Jewish organizations lent their names to the civil rights cause, filing amicus briefs for the plaintiffs and funding some of the legal efforts. In fact, the AJCommittee funded research by Kenneth Clark on the effects of prejudice and discrimination on personality development that Chief Justice Earl Warren cited in his unanimous Supreme Court decision handed down on May 17, 1954.

Many individual Jews, like Esther Brown, were part of the effort as well — perhaps none more than Jack Greenberg. As an associate counsel for the NAACP Legal Defense Fund, Greenberg was one of several who argued Brown vs. Board of Education in front of the Supreme Court. He later succeeded Thurgood Marshall as the fund’s director and counsel for more than 20 years.

"Being Jewish can lead you in any direction," said Greenberg, now a professor at Columbia University’s School of Law. Greenberg said he wasn’t driven by his religion but more by his upbringing in the socialist Zionist movement of Jews who had immigrated from Eastern Europe.

"We were social activists," he said. "Back then, we’d call them socialists; now you’d call them liberals."

Several other Jews who aided the NAACP went on to distinguished legal careers, including Judge Jack Weinstein of the U.S. District Court of the Eastern District of New York in Brooklyn and Judge Louis Pollack of the U.S. District Court for the East District of Pennsylvania in Philadelphia.

But, Greenberg said, not all Jews were "on the good side."

"Some of the lawyers in the South who led the opposition were Jewish," he said.

The Brown case led to a partnership between blacks and Jews that helped herald the civil rights era.

"It was a landmark in what the relationship could achieve," Saperstein said. It led to the drafting of civil rights legislation.

"This really did prove to them that they could use the political legal system to achieve integration and stop legal discrimination in America," he said.

But blacks and Jews have not enjoyed an entire half-century of friendship. Most significantly, many Jewish organizations broke with black groups in 1978, coming out against the affirmative-action policies for which many blacks were fighting.

The ADL’s leader at the time, Nathan Perlmutter, was one of the leading spokesmen against race-based criteria for admission to colleges and universities. Leaders of Jewish groups said the rejection of quotas for affirmative action came largely in light of numerical limits on Jewish enrollment in European and American universities in the 1920s.

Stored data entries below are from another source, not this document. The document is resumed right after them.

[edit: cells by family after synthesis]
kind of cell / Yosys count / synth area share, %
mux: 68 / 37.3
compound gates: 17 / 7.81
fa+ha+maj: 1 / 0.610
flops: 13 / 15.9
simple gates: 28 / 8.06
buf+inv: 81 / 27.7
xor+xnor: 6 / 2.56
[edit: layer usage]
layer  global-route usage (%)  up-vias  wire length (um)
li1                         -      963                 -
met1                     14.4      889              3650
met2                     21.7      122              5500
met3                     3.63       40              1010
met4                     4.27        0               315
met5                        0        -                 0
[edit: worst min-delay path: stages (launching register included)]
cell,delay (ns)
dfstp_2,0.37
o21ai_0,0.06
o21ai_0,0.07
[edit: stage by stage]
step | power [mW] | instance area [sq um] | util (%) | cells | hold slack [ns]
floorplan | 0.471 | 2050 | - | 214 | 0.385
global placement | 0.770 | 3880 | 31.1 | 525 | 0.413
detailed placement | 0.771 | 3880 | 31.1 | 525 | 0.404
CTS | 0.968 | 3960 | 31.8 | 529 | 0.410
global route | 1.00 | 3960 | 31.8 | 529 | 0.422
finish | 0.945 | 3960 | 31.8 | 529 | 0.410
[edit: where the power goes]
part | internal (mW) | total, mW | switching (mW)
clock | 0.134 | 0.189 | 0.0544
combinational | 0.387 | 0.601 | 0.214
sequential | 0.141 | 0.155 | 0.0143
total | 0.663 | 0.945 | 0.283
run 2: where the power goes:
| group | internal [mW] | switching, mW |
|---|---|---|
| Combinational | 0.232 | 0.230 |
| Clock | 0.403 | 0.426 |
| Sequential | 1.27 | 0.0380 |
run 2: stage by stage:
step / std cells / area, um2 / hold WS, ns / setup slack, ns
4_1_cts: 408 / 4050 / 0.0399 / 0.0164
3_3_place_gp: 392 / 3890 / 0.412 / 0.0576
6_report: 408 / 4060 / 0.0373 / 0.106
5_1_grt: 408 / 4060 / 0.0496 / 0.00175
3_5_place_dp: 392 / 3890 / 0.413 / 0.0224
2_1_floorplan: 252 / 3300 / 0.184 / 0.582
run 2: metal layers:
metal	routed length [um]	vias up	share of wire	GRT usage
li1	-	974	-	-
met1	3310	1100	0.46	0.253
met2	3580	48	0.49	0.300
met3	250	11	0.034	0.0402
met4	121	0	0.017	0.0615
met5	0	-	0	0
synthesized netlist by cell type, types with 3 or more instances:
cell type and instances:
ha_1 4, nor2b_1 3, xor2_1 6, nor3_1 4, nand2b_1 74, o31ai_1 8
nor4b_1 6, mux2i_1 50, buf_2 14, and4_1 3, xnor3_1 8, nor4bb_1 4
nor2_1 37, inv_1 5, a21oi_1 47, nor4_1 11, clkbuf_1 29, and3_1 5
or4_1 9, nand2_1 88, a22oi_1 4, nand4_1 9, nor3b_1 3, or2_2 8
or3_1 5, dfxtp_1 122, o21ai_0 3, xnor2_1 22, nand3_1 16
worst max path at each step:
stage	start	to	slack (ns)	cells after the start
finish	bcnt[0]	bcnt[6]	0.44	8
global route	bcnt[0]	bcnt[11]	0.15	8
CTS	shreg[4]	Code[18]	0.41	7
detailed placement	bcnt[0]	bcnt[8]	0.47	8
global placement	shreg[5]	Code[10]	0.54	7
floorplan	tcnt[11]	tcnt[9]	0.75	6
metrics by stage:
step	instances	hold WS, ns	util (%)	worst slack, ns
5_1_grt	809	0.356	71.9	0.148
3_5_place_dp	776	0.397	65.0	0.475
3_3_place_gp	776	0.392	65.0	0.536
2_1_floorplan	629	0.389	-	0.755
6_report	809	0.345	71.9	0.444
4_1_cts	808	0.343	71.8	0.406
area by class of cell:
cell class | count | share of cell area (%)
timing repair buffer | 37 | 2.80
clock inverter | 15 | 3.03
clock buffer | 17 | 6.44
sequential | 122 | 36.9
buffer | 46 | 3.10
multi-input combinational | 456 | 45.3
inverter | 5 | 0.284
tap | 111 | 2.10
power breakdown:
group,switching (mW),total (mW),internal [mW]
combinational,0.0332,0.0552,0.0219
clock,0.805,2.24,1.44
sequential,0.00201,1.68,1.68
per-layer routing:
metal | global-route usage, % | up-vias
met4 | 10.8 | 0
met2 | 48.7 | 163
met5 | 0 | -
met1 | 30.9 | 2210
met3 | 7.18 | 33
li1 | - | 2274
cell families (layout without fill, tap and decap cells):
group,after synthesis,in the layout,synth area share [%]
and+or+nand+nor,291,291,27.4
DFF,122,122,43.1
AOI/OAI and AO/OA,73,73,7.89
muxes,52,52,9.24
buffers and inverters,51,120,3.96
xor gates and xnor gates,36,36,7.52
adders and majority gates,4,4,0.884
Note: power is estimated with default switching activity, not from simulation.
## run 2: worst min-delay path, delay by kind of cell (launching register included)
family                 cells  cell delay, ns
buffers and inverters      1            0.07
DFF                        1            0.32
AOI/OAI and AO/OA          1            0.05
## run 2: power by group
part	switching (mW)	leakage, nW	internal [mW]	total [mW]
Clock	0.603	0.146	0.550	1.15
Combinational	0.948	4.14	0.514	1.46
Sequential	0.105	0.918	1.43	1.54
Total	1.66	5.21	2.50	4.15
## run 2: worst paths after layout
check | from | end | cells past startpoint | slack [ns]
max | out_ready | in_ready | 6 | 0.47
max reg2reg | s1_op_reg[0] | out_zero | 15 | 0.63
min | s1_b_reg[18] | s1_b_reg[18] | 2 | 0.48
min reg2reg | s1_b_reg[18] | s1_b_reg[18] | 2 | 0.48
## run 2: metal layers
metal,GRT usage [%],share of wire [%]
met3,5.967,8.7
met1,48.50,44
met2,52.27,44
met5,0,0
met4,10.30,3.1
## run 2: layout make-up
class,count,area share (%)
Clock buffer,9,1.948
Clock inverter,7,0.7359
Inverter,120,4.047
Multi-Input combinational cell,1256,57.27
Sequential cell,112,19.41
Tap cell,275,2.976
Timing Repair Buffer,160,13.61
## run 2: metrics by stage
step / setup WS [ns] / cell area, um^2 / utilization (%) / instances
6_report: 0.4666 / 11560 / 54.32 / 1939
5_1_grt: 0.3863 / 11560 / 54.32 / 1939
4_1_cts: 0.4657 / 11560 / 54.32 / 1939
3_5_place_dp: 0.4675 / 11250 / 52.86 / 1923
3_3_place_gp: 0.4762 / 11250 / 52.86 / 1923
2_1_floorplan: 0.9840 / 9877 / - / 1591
===== src/rtl/mii_tx_framer.sv =====
// mii_tx_framer: drains a PHY-TX FIFO (byte + end-of-frame delimiter) onto a
// 100 Mb/s MII transmit port. Adds preamble/SFD, enforces the inter-frame gap,
// and aborts frames on FIFO underrun or when they exceed MAX_BYTES.
module mii_tx_framer #(
  parameter int IFG_NIBBLES = 24,
  parameter int MAX_BYTES   = 1522
) (
  input  logic        clk,
  input  logic        rst,
  input  logic        tx_enable,
  input  logic        frame_ready,
  input  logic        fifo_empty,
  input  logic [7:0]  fifo_dout,
  input  logic        fifo_del,
  output logic        fifo_rden,
  output logic [3:0]  mii_txd,
  output logic        mii_txen,
  output logic        mii_txer,
  output logic [15:0] frames_sent,
  output logic [7:0]  err_count,
  output logic        busy
);

  typedef enum logic [2:0] {
    S_IDLE,
    S_PREAMBLE,
    S_SFD,
    S_DATA,
    S_DRAIN,
    S_IFG
  } state_t;

  localparam logic [4:0]  PRE_LAST = 5'd14;
  localparam logic [4:0]  IFG_LAST = 5'(IFG_NIBBLES - 1);
  localparam logic [10:0] MAX_N    = 11'(MAX_BYTES);

  state_t      state_q, state_d;
  logic [4:0]  cnt_q, cnt_d;     // preamble / IFG cycle counter
  logic        ph_q, ph_d;       // DATA nibble phase: 0 = low, 1 = high
  logic [7:0]  b_q, b_d;         // byte currently on the wire
  logic        d_q, d_d;         // delimiter of that byte
  logic [10:0] n_q, n_d;         // bytes sent in the current frame
  logic        rd_q;             // a FIFO pop was issued last cycle
  logic [15:0] fs_q, fs_d;
  logic [7:0]  ec_q, ec_d;

  logic        start_ok;
  logic        good_evt;
  logic        err_evt;
  logic [10:0] n_inc;

  assign start_ok = tx_enable && frame_ready && !fifo_empty;
  assign n_inc    = n_q + 11'd1;

  // State and datapath registers with synchronous reset.
  // NOTE: sequential state uses non-blocking (<=) so every register samples
  // pre-edge values; blocking here would create order-dependent races.
  always_ff @(posedge clk) begin
    if (rst) begin
      state_q <= S_IDLE;
      cnt_q   <= '0;
      ph_q    <= 1'b0;
      b_q     <= '0;
      d_q     <= 1'b0;
      n_q     <= '0;
      rd_q    <= 1'b0;
      fs_q    <= '0;
      ec_q    <= '0;
    end else begin
      state_q <= state_d;
      cnt_q   <= cnt_d;
      ph_q    <= ph_d;
      b_q     <= b_d;
      d_q     <= d_d;
      n_q     <= n_d;
      rd_q    <= fifo_rden;
      fs_q    <= fs_d;
      ec_q    <= ec_d;
    end
  end

  // Next-state and datapath updates.
  // NOTE: every variable gets a default at the top so no path leaves it
  // unassigned, which would otherwise infer a latch.
  always_comb begin
    state_d  = state_q;
    cnt_d    = cnt_q;
    ph_d     = ph_q;
    b_d      = b_q;
    d_d      = d_q;
    n_d      = n_q;
    good_evt = 1'b0;
    err_evt  = 1'b0;

    unique case (state_q)
      S_IDLE: begin
        if (start_ok) begin
          state_d = S_PREAMBLE;
          cnt_d   = '0;
          n_d     = '0;
        end
      end

      S_PREAMBLE: begin
        cnt_d = cnt_q + 5'd1;
        // The prefetch pop happens in preamble cycle 0; its data is valid
        // in cycle 1 and stays put until the next pop.
        if (cnt_q == 5'd1) begin
          b_d = fifo_dout;
          d_d = fifo_del;
        end
        if (cnt_q == PRE_LAST) state_d = S_SFD;
      end

      S_SFD: begin
        state_d = S_DATA;
        ph_d    = 1'b0;
      end

      S_DATA: begin
        if (!ph_q) begin
          if (!d_q && fifo_empty) begin
            err_evt = 1'b1;
            state_d = S_DRAIN;
          end else begin
            ph_d = 1'b1;
          end
        end else begin
          n_d  = n_inc;
          ph_d = 1'b0;
          if (d_q) begin
            good_evt = 1'b1;
            state_d  = S_IFG;
            cnt_d    = '0;
          end else if (n_inc == MAX_N) begin
            err_evt = 1'b1;
            // The byte popped in phase 0 is visible now; if it already ends
            // the frame there is nothing left to drain.
            if (fifo_del) begin
              state_d = S_IFG;
              cnt_d   = '0;
            end else begin
              state_d = S_DRAIN;
            end
          end else begin
            b_d = fifo_dout;
            d_d = fifo_del;
          end
        end
      end

      S_DRAIN: begin
        if (rd_q && fifo_del) begin
          state_d = S_IFG;
          cnt_d   = '0;
        end
      end

      S_IFG: begin
        cnt_d = cnt_q + 5'd1;
        if (cnt_q == IFG_LAST) begin
          // Starting straight from the last gap cycle keeps back-to-back
          // frames exactly IFG_NIBBLES apart.
          if (start_ok) begin
            state_d = S_PREAMBLE;
            cnt_d   = '0;
            n_d     = '0;
          end else begin
            state_d = S_IDLE;
          end
        end
      end

      default: state_d = S_IDLE;
    endcase

    fs_d = fs_q + {15'd0, good_evt};
    ec_d = (err_evt && (ec_q != 8'hFF)) ? ec_q + 8'd1 : ec_q;
  end

  // MII and FIFO outputs decoded from the current state.
  always_comb begin
    fifo_rden = 1'b0;
    mii_txd   = 4'h0;
    mii_txen  = 1'b0;
    mii_txer  = 1'b0;

    unique case (state_q)
      S_PREAMBLE: begin
        mii_txen  = 1'b1;
        mii_txd   = 4'h5;
        fifo_rden = (cnt_q == 5'd0) && !fifo_empty;
      end
      S_SFD: begin
        mii_txen = 1'b1;
        mii_txd  = 4'hD;
      end
      S_DATA: begin
        mii_txen = 1'b1;
        mii_txd  = ph_q ? b_q[7:4] : b_q[3:0];
        if (!ph_q) begin
          if (!d_q) begin
            if (fifo_empty) mii_txer  = 1'b1;
            else            fifo_rden = 1'b1;
          end
        end else begin
          mii_txer = !d_q && (n_inc == MAX_N);
        end
      end
      S_DRAIN: begin
        // At most one pop every other cycle so each delimiter is seen
        // before the next pop is considered.
        fifo_rden = !rd_q && !fifo_empty;
      end
      default: ;
    endcase
  end

  assign frames_sent = fs_q;
  assign err_count   = ec_q;
  assign busy        = (state_q != S_IDLE);

endmodule
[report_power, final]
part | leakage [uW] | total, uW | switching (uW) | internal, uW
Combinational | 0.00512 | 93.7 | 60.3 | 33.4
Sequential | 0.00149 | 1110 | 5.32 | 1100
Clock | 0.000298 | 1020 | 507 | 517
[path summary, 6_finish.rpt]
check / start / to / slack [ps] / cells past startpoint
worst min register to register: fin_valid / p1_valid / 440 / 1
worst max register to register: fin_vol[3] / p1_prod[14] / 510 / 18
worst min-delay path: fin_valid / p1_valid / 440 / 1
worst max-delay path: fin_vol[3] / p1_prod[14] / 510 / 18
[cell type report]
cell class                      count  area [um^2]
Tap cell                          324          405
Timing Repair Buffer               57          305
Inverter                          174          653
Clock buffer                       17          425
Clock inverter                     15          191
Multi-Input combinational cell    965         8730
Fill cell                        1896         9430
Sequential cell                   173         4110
## config.mk

```make
export PLATFORM = sky130hd
export DESIGN_NAME = bus_addr_router
export DESIGN_NICKNAME = d
export VERILOG_FILES = /design/src/rtl/bus_pkg.sv /design/src/rtl/bus_addr_decode.sv /design/src/rtl/bus_addr_router.sv
export SDC_FILE = /design/constraint.sdc
export NUM_CORES = 1
export LEC_CHECK = 0
export BUFFER_PORTS_ARGS = -buffer_cell sky130_fd_sc_hd__buf_4
export CORE_MARGIN = 2
export CORE_UTILIZATION = 51
export DETAILED_ROUTE_END_ITERATION = 10
export PLACE_DENSITY = 0.95
export REMOVE_ABC_BUFFERS = 1
export SYNTH_ARGS = -nofsm -noshare
export SYNTH_HDL_FRONTEND = slang
export SYNTH_SLANG_ARGS = --single-unit
```

## constraint.sdc

```tcl
create_clock -name clk -period 5.2 [get_ports clk]
set_input_delay 1.04 -clock clk [delete_from_list [all_inputs] [get_ports clk]]
set_output_delay 1.04 -clock clk [all_outputs]
set_load 0.05 [all_outputs]
```
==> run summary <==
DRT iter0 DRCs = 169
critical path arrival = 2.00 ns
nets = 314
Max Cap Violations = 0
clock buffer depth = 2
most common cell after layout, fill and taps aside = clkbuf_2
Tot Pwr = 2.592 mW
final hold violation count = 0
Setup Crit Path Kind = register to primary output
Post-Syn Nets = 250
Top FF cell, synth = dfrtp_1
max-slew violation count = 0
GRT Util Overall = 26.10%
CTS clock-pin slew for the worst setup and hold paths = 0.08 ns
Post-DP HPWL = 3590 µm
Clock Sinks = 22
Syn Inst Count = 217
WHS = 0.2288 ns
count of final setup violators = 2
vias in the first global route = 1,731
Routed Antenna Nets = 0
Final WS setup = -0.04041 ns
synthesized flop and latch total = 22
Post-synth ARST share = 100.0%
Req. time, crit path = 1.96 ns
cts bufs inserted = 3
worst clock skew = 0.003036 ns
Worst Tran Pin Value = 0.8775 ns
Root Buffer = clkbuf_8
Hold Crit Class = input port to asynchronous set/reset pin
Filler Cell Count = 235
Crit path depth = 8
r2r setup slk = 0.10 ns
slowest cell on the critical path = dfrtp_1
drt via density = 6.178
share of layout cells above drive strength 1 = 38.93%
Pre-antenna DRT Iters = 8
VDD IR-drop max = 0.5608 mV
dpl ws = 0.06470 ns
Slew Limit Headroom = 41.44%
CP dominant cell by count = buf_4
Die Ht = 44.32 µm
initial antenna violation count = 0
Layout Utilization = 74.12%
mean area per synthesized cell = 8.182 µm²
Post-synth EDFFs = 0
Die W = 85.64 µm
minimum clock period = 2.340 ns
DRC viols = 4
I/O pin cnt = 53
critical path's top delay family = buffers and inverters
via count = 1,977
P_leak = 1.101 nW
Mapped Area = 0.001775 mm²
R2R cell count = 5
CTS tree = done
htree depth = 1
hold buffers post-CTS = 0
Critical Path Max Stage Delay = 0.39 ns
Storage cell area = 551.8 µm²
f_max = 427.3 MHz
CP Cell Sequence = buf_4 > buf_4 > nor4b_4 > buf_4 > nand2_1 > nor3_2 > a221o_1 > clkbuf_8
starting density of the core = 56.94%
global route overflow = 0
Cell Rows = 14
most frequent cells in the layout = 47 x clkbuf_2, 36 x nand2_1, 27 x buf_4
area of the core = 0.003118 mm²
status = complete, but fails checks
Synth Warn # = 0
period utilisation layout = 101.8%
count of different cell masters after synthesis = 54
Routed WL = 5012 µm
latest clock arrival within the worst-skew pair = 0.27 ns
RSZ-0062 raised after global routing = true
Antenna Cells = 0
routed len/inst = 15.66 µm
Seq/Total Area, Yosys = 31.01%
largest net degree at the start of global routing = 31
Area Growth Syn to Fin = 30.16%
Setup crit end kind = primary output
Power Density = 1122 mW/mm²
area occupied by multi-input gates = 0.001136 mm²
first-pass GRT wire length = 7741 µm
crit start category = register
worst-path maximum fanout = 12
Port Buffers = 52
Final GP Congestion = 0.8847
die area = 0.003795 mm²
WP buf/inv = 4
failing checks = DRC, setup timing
==> config.mk <==
export PLATFORM = sky130hd
export DESIGN_NAME = seven_segment_scan_driver_flat
export DESIGN_NICKNAME = d
export VERILOG_FILES = /design/src/rtl/seven_segment_scan_driver_if.sv /design/src/rtl/seven_segment_scan_driver.sv /design/src/flat_wrapper.sv
export SDC_FILE = /design/constraint.sdc
export NUM_CORES = 1
export LEC_CHECK = 0
export CAP_MARGIN = 20
export CORE_ASPECT_RATIO = 1.75
export CORE_MARGIN = 8
export CORE_UTILIZATION = 48
export DETAILED_ROUTE_END_ITERATION = 8
export DONT_BUFFER_PORTS = 1
export PLACE_DENSITY = 0.7
export SKIP_LAST_GASP = 1
export SYNTH_ARGS = -nofsm -noshare
export SYNTH_HDL_FRONTEND = slang
export SYNTH_SLANG_ARGS = --single-unit
==> constraint.sdc <==
create_clock -name clk -period 5.2 [get_ports clk]
set_input_delay 1.04 -clock clk [delete_from_list [all_inputs] [get_ports clk]]
set_output_delay 1.04 -clock clk [all_outputs]
set_load 0.03 [all_outputs]
==> src/rtl/seven_segment_scan_driver_if.sv <==
// Bus between the datapath and the seven-segment scan driver: the value to
// show plus per-digit controls in, the board pin levels and frame marker out.
interface seven_segment_scan_driver_if #(
  parameter int DIGITS = 4
);
  logic [4*DIGITS-1:0] value;
  logic [DIGITS-1:0]   dp;
  logic [DIGITS-1:0]   digit_en;
  logic                lz_suppress;
  logic [6:0]          seg;
  logic                seg_dp;
  logic [DIGITS-1:0]   an;
  logic                frame_start;

  // Datapath side: supplies what to display, observes the pins.
  modport master (
    output value, dp, digit_en, lz_suppress,
    input  seg, seg_dp, an, frame_start
  );

  // Driver side: consumes the display request, drives the pins.
  modport slave (
    input  value, dp, digit_en, lz_suppress,
    output seg, seg_dp, an, frame_start
  );
endinterface
## src/rtl/mem_port_arbiter.sv

```systemverilog
// mem_port_arbiter: round-robin sharing of one request/ack memory port between fetch (I) and load/store (D).
// Optional build macro MEM_ARB_TIMEOUT_EN aborts an access after TIMEOUT unacknowledged cycles with rsp_err.
module mem_port_arbiter #(
   parameter int ADDR_W  = 64,
   parameter int DATA_W  = 64,
   parameter int TIMEOUT = 16
) (
   input  logic                  clk,
   input  logic                  reset,
   input  logic                  i_req_valid,
   output logic                  i_req_ready,
   input  logic [ADDR_W-1:0]     i_req_addr,
   output logic                  i_rsp_valid,
   output logic [DATA_W-1:0]     i_rsp_data,
   output logic                  i_rsp_err,
   input  logic                  d_req_valid,
   output logic                  d_req_ready,
   input  logic                  d_req_we,
   input  logic [ADDR_W-1:0]     d_req_addr,
   input  logic [DATA_W-1:0]     d_req_wdata,
   input  logic [DATA_W/8-1:0]   d_req_wstrb,
   output logic                  d_rsp_valid,
   output logic [DATA_W-1:0]     d_rsp_data,
   output logic                  d_rsp_err,
   output logic                  mem_req,
   output logic                  mem_we,
   output logic [ADDR_W-1:0]     mem_addr,
   output logic [DATA_W-1:0]     mem_wdata,
   output logic [DATA_W/8-1:0]   mem_wstrb,
   input  logic                  mem_ack,
   input  logic [DATA_W-1:0]     mem_rdata
);

   localparam int STRB_W = DATA_W / 8;
   localparam logic [1:0] S_IDLE = 2'd0;
   localparam logic [1:0] S_WAIT = 2'd1;
   localparam logic [1:0] S_RESP = 2'd2;

   if (TIMEOUT < 1) begin : g_bad_timeout
      $error("mem_port_arbiter: TIMEOUT must be >= 1");
   end

   logic [1:0]        state_q, state_d;
   logic              last_d_q, last_d_d;    // 1 when D holds the most recent grant
   logic              owner_d_q, owner_d_d;
   logic              mem_req_q, mem_req_d;
   logic              mem_we_q, mem_we_d;
   logic [ADDR_W-1:0] mem_addr_q, mem_addr_d;
   logic [DATA_W-1:0] mem_wdata_q, mem_wdata_d;
   logic [STRB_W-1:0] mem_wstrb_q, mem_wstrb_d;
   logic              i_vld_q, i_vld_d, d_vld_q, d_vld_d;
   logic              i_err_q, i_err_d, d_err_q, d_err_d;
   logic [DATA_W-1:0] i_data_q, i_data_d, d_data_q, d_data_d;
   logic              grant_i, grant_d, timeout;
   logic [DATA_W-1:0] rsp_data;

`ifdef MEM_ARB_TIMEOUT_EN
   localparam int CNT_W = (TIMEOUT > 1) ? $clog2(TIMEOUT) : 1;
   logic [CNT_W-1:0] cnt_q, cnt_d;

   assign timeout = (state_q == S_WAIT) && !mem_ack && (cnt_q == CNT_W'(TIMEOUT - 1));

   // Counter sits at zero outside MEM_WAIT, so it is clear on entry.
   always_comb begin
      cnt_d = cnt_q;
      if (state_q != S_WAIT) cnt_d = '0;
      else if (!mem_ack)     cnt_d = cnt_q + 1'b1;
   end

   always_ff @(posedge clk or negedge reset) begin
      if (!reset) cnt_q <= '0;
      else        cnt_q <= cnt_d;
   end
`else
   assign timeout = 1'b0;
`endif

   // Grants depend only on the two valids and last_grant, never on payloads.
   assign grant_i  = (state_q == S_IDLE) && i_req_valid && (!d_req_valid || last_d_q);
   assign grant_d  = (state_q == S_IDLE) && d_req_valid && !grant_i;
   assign rsp_data = (owner_d_q && mem_we_q) ? '0 : mem_rdata;

   always_comb begin
      state_d     = state_q;
      last_d_d    = last_d_q;
      owner_d_d   = owner_d_q;
      mem_req_d   = mem_req_q;
      mem_we_d    = mem_we_q;
      mem_addr_d  = mem_addr_q;
      mem_wdata_d = mem_wdata_q;
      mem_wstrb_d = mem_wstrb_q;
      i_data_d    = i_data_q;
      d_data_d    = d_data_q;
      i_vld_d     = 1'b0;
      d_vld_d     = 1'b0;
      i_err_d     = 1'b0;
      d_err_d     = 1'b0;
      case (state_q)
         S_IDLE: begin
            if (grant_i) begin
               state_d     = S_WAIT;
               last_d_d    = 1'b0;
               owner_d_d   = 1'b0;
               mem_req_d   = 1'b1;
               mem_we_d    = 1'b0;
               mem_addr_d  = i_req_addr;
               mem_wdata_d = '0;
               mem_wstrb_d = '0;
            end else if (grant_d) begin
               state_d     = S_WAIT;
               last_d_d    = 1'b1;
               owner_d_d   = 1'b1;
               mem_req_d   = 1'b1;
               mem_we_d    = d_req_we;
               mem_addr_d  = d_req_addr;
               mem_wdata_d = d_req_wdata;
               mem_wstrb_d = d_req_wstrb;
            end
         end
         S_WAIT: begin
            // A late ack in the final timeout cycle still produces a normal response.
            if (mem_ack || timeout) begin
               state_d   = S_RESP;
               mem_req_d = 1'b0;
               if (owner_d_q) begin
                  d_vld_d  = 1'b1;
                  d_err_d  = !mem_ack;
                  d_data_d = mem_ack ? rsp_data : '0;
               end else begin
                  i_vld_d  = 1'b1;
                  i_err_d  = !mem_ack;
                  i_data_d = mem_ack ? rsp_data : '0;
               end
            end
         end
         S_RESP:  state_d = S_IDLE;
         default: state_d = S_IDLE;
      endcase
   end

   always_ff @(posedge clk or negedge reset) begin
      if (!reset) begin
         state_q     <= S_IDLE;
         last_d_q    <= 1'b1;
         owner_d_q   <= 1'b0;
         mem_req_q   <= 1'b0;
         mem_we_q    <= 1'b0;
         mem_addr_q  <= '0;
         mem_wdata_q <= '0;
         mem_wstrb_q <= '0;
         i_vld_q     <= 1'b0;
         d_vld_q     <= 1'b0;
         i_err_q     <= 1'b0;
         d_err_q     <= 1'b0;
         i_data_q    <= '0;
         d_data_q    <= '0;
      end else begin
         state_q     <= state_d;
         last_d_q    <= last_d_d;
         owner_d_q   <= owner_d_d;
         mem_req_q   <= mem_req_d;
         mem_we_q    <= mem_we_d;
         mem_addr_q  <= mem_addr_d;
         mem_wdata_q <= mem_wdata_d;
         mem_wstrb_q <= mem_wstrb_d;
         i_vld_q     <= i_vld_d;
         d_vld_q     <= d_vld_d;
         i_err_q     <= i_err_d;
         d_err_q     <= d_err_d;
         i_data_q    <= i_data_d;
         d_data_q    <= d_data_d;
      end
   end

   assign i_req_ready = grant_i;
   assign d_req_ready = grant_d;
   assign i_rsp_valid = i_vld_q;
   assign i_rsp_data  = i_data_q;
   assign i_rsp_err   = i_err_q;
   assign d_rsp_valid = d_vld_q;
   assign d_rsp_data  = d_data_q;
   assign d_rsp_err   = d_err_q;
   assign mem_req     = mem_req_q;
   assign mem_we      = mem_we_q;
   assign mem_addr    = mem_addr_q;
   assign mem_wdata   = mem_wdata_q;
   assign mem_wstrb   = mem_wstrb_q;

endmodule

```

Even last year, when the University of Michigan’s affirmative-action policies came to the Supreme Court, the Jewish community was split. The ADL opposed Michigan’s standard of giving minority applicants 20 extra points on a 100-point admission-scoring scale, while the AJCommittee reversed course from 1978 and backed Michigan.

The court ruled last June that affirmative-action programs are legal but struck down the point system Michigan used for undergraduate admissions.

More recently, black and Jewish groups have sparred over policy priorities, each seeking more support than the other for key legislative agenda items. In addition, anti-Israel and anti-Jewish comments by some blacks have fueled tensions.

The black community was angered by Jewish groups’ call for a boycott of the 2001 United Nations Conference on Racism in Durban, South Africa, because of the conference’s vehement anti-Israel rhetoric.

But black and other non-Jewish groups chose to back the Jewish community last month when it worked to minimize European anti-Semitism at a conference in Berlin.

The Leadership Conference on Civil Rights joined Jewish leaders in Germany, providing information to European states on tools to combat discrimination.